» DATA PROVIDED:
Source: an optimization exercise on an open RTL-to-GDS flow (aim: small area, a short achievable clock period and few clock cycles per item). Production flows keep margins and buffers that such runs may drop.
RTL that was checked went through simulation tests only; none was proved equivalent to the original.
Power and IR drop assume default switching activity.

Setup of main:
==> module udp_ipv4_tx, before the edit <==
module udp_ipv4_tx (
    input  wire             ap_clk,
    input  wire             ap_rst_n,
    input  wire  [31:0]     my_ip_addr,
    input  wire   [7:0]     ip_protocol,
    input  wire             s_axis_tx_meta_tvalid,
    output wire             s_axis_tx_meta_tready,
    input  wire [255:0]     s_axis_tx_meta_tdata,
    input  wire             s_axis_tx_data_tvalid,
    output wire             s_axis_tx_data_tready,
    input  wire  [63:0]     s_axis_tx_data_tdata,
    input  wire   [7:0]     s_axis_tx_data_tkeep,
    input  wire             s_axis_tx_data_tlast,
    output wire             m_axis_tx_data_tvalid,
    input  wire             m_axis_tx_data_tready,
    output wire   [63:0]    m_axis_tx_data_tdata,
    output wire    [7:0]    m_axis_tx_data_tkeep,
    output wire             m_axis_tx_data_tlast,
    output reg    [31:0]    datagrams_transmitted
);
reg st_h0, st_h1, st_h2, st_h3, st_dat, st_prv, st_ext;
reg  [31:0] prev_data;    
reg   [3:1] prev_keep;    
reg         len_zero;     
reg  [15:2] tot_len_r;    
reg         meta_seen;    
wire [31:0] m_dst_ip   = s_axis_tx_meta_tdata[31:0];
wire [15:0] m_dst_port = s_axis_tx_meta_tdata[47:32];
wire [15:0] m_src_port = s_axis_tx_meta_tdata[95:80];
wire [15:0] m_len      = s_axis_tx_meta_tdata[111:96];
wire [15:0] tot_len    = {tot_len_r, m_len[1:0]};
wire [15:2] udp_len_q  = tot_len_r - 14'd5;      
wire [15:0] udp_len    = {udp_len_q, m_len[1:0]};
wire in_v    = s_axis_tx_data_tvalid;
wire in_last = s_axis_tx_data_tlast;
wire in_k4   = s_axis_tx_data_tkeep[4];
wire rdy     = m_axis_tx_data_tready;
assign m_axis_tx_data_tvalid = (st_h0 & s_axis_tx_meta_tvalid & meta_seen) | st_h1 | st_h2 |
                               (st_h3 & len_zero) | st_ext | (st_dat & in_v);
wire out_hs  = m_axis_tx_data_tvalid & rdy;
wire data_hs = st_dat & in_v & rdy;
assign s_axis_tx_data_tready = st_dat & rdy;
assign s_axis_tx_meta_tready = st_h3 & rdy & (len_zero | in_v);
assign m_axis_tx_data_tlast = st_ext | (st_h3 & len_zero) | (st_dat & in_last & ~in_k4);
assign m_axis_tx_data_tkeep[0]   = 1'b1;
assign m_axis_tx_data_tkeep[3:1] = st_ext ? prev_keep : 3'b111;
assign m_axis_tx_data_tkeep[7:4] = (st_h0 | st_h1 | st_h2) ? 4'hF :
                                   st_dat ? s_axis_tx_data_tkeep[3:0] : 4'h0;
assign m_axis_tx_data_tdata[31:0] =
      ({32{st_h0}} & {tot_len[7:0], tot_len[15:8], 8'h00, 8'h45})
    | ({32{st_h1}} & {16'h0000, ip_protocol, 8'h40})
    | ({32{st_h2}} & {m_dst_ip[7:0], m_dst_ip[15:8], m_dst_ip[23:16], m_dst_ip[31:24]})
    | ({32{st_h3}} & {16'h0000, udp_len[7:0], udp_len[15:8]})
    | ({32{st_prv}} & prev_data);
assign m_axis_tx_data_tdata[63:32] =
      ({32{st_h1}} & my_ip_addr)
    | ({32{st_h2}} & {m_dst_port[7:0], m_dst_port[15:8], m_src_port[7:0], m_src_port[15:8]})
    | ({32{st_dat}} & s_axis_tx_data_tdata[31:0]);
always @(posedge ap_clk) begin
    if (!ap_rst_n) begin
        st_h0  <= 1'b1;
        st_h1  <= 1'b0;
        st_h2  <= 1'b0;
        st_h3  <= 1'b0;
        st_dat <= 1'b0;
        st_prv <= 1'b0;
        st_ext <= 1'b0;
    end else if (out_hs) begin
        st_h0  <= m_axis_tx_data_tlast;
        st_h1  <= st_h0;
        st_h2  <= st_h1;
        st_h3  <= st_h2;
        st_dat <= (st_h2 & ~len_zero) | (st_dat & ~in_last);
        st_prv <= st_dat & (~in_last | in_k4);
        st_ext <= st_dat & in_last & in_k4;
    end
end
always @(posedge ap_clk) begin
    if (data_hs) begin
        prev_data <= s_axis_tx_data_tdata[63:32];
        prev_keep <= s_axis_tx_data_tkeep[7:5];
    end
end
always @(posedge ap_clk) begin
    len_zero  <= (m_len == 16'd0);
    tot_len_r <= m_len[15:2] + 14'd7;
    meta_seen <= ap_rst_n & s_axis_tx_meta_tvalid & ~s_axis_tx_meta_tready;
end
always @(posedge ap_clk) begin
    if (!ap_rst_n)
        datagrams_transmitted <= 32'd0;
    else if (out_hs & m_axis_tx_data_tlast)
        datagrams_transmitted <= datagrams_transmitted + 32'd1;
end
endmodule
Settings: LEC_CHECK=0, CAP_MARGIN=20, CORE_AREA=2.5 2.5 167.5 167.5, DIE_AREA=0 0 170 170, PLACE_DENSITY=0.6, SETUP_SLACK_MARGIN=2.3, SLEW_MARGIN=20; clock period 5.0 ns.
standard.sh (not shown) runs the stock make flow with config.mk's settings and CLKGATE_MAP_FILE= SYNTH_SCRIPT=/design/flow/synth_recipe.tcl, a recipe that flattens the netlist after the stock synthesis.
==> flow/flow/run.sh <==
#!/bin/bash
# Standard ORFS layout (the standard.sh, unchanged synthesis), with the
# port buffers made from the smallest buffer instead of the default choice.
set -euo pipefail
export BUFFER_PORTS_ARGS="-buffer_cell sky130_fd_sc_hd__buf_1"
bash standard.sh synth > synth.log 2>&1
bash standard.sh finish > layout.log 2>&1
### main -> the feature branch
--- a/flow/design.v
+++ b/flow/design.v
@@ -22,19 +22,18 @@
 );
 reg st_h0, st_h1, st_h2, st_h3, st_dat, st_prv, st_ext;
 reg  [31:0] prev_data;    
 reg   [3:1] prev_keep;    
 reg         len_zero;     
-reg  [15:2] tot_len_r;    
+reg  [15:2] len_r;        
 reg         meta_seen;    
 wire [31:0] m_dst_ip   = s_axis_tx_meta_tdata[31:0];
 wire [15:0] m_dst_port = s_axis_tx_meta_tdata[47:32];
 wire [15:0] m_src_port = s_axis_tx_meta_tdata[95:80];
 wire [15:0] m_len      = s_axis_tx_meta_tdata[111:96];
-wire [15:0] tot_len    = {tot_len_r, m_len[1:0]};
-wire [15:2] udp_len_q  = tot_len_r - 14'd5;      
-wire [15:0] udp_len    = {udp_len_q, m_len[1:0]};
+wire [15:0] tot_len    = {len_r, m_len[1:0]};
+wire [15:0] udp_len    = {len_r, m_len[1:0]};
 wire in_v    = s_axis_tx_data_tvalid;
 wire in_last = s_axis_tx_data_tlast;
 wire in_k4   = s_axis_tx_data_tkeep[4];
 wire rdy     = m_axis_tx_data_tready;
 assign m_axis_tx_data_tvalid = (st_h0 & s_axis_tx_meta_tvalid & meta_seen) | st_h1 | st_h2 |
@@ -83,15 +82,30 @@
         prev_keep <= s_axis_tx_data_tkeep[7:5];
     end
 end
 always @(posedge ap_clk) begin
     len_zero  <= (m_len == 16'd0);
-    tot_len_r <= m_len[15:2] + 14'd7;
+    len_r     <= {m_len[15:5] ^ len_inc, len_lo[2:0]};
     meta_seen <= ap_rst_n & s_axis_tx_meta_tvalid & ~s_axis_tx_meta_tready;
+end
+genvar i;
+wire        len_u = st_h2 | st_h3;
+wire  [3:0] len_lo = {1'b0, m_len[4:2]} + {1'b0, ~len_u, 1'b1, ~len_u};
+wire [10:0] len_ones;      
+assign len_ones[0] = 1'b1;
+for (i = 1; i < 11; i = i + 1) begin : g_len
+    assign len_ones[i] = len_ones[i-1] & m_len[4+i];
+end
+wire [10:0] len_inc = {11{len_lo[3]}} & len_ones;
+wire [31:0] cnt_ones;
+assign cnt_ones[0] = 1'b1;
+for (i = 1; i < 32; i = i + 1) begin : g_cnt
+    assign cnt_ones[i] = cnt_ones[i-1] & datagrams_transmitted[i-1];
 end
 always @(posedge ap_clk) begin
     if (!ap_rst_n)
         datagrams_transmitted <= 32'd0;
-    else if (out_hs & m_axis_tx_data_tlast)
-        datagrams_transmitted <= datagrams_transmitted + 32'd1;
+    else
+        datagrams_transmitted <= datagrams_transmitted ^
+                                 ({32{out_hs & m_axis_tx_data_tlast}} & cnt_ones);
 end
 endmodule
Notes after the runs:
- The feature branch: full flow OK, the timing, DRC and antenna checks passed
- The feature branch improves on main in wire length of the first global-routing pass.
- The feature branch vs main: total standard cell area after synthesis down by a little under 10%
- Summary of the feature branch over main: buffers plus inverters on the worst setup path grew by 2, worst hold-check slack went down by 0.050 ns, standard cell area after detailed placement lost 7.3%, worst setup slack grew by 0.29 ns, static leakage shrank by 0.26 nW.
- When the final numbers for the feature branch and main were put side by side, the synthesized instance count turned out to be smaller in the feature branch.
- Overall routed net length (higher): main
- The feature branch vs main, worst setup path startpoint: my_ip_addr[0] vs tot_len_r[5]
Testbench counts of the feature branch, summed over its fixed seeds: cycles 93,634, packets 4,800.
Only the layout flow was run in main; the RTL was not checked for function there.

» TASK TO COMPLETE: What lines in the entries contain "cycles"? Report each one by copying it.

» THE ANSWER:
Source: an optimization exercise on an open RTL-to-GDS flow (aim: small area, a short achievable clock period and few clock cycles per item). Production flows keep margins and buffers that such runs may drop.
Testbench counts of the feature branch, summed over its fixed seeds: cycles 93,634, packets 4,800.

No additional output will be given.